DATA
= = = = =
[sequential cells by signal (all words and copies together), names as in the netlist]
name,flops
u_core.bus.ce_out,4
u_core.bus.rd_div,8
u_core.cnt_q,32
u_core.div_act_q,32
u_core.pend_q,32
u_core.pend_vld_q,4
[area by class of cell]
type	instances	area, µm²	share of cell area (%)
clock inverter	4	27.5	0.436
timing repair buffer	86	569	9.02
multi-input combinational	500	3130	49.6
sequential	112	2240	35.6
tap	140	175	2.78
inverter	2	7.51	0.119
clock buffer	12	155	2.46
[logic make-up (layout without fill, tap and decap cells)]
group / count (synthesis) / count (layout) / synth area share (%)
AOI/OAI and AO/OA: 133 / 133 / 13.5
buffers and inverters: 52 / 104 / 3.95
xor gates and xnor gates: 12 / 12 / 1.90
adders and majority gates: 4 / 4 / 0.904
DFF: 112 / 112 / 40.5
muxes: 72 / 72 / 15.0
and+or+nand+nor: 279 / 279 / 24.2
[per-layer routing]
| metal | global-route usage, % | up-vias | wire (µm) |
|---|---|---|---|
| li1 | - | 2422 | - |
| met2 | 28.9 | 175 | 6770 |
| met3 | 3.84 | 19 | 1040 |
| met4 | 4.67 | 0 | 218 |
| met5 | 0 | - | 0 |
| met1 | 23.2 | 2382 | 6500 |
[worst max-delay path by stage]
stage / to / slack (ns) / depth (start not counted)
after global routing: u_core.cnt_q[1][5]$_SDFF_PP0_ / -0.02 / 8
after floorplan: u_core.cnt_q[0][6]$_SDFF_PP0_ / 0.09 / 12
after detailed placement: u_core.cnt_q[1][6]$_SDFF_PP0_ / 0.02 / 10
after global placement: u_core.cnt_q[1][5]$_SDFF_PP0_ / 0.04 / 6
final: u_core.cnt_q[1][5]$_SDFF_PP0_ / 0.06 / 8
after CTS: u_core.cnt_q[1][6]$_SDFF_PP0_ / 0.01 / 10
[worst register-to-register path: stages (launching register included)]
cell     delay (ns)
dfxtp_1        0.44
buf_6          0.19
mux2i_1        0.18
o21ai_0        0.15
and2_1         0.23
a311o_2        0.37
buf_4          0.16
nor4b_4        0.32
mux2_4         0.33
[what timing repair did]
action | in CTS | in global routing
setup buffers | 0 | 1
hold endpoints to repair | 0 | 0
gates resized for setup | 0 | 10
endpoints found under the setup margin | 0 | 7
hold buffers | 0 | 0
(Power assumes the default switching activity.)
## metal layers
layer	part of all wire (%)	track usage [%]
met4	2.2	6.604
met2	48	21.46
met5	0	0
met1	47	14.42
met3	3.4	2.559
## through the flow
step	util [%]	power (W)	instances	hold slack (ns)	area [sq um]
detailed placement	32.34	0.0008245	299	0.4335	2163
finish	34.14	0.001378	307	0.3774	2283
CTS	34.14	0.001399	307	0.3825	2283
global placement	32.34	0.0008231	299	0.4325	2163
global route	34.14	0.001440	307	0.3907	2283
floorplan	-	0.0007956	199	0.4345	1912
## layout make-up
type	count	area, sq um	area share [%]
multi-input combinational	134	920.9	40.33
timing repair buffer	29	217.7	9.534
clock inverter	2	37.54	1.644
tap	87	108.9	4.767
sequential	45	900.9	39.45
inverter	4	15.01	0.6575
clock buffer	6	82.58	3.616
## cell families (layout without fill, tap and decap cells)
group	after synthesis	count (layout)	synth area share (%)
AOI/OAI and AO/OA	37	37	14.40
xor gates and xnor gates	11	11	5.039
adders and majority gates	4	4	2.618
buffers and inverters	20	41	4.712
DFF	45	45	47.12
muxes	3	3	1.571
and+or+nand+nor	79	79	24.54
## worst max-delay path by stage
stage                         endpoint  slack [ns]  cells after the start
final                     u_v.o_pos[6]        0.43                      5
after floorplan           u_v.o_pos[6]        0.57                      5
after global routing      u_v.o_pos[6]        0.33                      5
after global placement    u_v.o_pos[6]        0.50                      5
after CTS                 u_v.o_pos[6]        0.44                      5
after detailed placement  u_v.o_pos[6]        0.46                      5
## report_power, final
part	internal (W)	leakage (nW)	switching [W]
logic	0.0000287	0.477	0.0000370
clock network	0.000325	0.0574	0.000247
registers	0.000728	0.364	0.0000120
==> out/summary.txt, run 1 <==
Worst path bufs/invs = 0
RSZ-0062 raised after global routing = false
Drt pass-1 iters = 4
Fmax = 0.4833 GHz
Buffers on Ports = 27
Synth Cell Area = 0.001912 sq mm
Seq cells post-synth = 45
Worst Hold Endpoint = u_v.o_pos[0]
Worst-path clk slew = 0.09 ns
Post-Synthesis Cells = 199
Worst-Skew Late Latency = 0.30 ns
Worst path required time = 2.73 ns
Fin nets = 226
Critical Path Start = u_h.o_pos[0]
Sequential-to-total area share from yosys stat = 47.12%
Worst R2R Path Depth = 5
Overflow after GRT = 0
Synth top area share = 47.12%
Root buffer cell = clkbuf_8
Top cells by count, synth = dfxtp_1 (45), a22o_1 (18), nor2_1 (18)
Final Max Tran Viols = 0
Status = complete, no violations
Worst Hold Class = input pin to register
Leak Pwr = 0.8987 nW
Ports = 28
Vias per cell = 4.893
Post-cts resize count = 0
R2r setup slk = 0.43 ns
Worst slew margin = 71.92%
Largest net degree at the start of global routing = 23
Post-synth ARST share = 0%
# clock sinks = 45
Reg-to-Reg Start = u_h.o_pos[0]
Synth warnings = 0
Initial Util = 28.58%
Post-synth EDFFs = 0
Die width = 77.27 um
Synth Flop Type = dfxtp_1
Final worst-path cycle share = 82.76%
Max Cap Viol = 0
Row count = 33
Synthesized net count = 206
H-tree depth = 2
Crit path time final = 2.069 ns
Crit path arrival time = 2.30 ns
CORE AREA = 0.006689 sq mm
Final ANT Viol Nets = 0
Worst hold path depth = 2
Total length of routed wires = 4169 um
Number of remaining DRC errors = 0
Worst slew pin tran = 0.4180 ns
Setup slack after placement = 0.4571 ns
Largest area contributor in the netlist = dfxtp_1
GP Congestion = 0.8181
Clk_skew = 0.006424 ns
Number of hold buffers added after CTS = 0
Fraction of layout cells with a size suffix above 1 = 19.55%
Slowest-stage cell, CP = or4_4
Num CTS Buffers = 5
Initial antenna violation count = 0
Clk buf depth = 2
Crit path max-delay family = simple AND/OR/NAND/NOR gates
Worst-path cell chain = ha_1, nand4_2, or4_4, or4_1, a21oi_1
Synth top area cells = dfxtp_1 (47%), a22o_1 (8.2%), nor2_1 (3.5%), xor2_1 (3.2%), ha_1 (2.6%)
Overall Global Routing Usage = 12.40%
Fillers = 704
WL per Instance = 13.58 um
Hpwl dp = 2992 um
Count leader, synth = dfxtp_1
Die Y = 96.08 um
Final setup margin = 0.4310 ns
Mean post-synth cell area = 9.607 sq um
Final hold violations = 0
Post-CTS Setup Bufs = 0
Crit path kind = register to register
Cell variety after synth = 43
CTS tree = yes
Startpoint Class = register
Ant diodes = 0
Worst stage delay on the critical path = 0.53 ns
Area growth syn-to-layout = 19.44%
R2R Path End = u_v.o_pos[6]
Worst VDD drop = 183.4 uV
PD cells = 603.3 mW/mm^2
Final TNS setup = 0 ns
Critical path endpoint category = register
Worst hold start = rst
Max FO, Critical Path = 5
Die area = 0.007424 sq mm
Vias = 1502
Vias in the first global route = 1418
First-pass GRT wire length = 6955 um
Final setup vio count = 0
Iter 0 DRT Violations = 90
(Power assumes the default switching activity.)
= = = = =
Start with the first line. Please copy exactly each line of the listing through the one with "hold endpoints to repair | 0 | 0", including it.

RESPONSE AREA
[sequential cells by signal (all words and copies together), names as in the netlist]
name,flops
u_core.bus.ce_out,4
u_core.bus.rd_div,8
u_core.cnt_q,32
u_core.div_act_q,32
u_core.pend_q,32
u_core.pend_vld_q,4
[area by class of cell]
type	instances	area, µm²	share of cell area (%)
clock inverter	4	27.5	0.436
timing repair buffer	86	569	9.02
multi-input combinational	500	3130	49.6
sequential	112	2240	35.6
tap	140	175	2.78
inverter	2	7.51	0.119
clock buffer	12	155	2.46
[logic make-up (layout without fill, tap and decap cells)]
group / count (synthesis) / count (layout) / synth area share (%)
AOI/OAI and AO/OA: 133 / 133 / 13.5
buffers and inverters: 52 / 104 / 3.95
xor gates and xnor gates: 12 / 12 / 1.90
adders and majority gates: 4 / 4 / 0.904
DFF: 112 / 112 / 40.5
muxes: 72 / 72 / 15.0
and+or+nand+nor: 279 / 279 / 24.2
[per-layer routing]
| metal | global-route usage, % | up-vias | wire (µm) |
|---|---|---|---|
| li1 | - | 2422 | - |
| met2 | 28.9 | 175 | 6770 |
| met3 | 3.84 | 19 | 1040 |
| met4 | 4.67 | 0 | 218 |
| met5 | 0 | - | 0 |
| met1 | 23.2 | 2382 | 6500 |
[worst max-delay path by stage]
stage / to / slack (ns) / depth (start not counted)
after global routing: u_core.cnt_q[1][5]$_SDFF_PP0_ / -0.02 / 8
after floorplan: u_core.cnt_q[0][6]$_SDFF_PP0_ / 0.09 / 12
after detailed placement: u_core.cnt_q[1][6]$_SDFF_PP0_ / 0.02 / 10
after global placement: u_core.cnt_q[1][5]$_SDFF_PP0_ / 0.04 / 6
final: u_core.cnt_q[1][5]$_SDFF_PP0_ / 0.06 / 8
after CTS: u_core.cnt_q[1][6]$_SDFF_PP0_ / 0.01 / 10
[worst register-to-register path: stages (launching register included)]
cell     delay (ns)
dfxtp_1        0.44
buf_6          0.19
mux2i_1        0.18
o21ai_0        0.15
and2_1         0.23
a311o_2        0.37
buf_4          0.16
nor4b_4        0.32
mux2_4         0.33
[what timing repair did]
action | in CTS | in global routing
setup buffers | 0 | 1
hold endpoints to repair | 0 | 0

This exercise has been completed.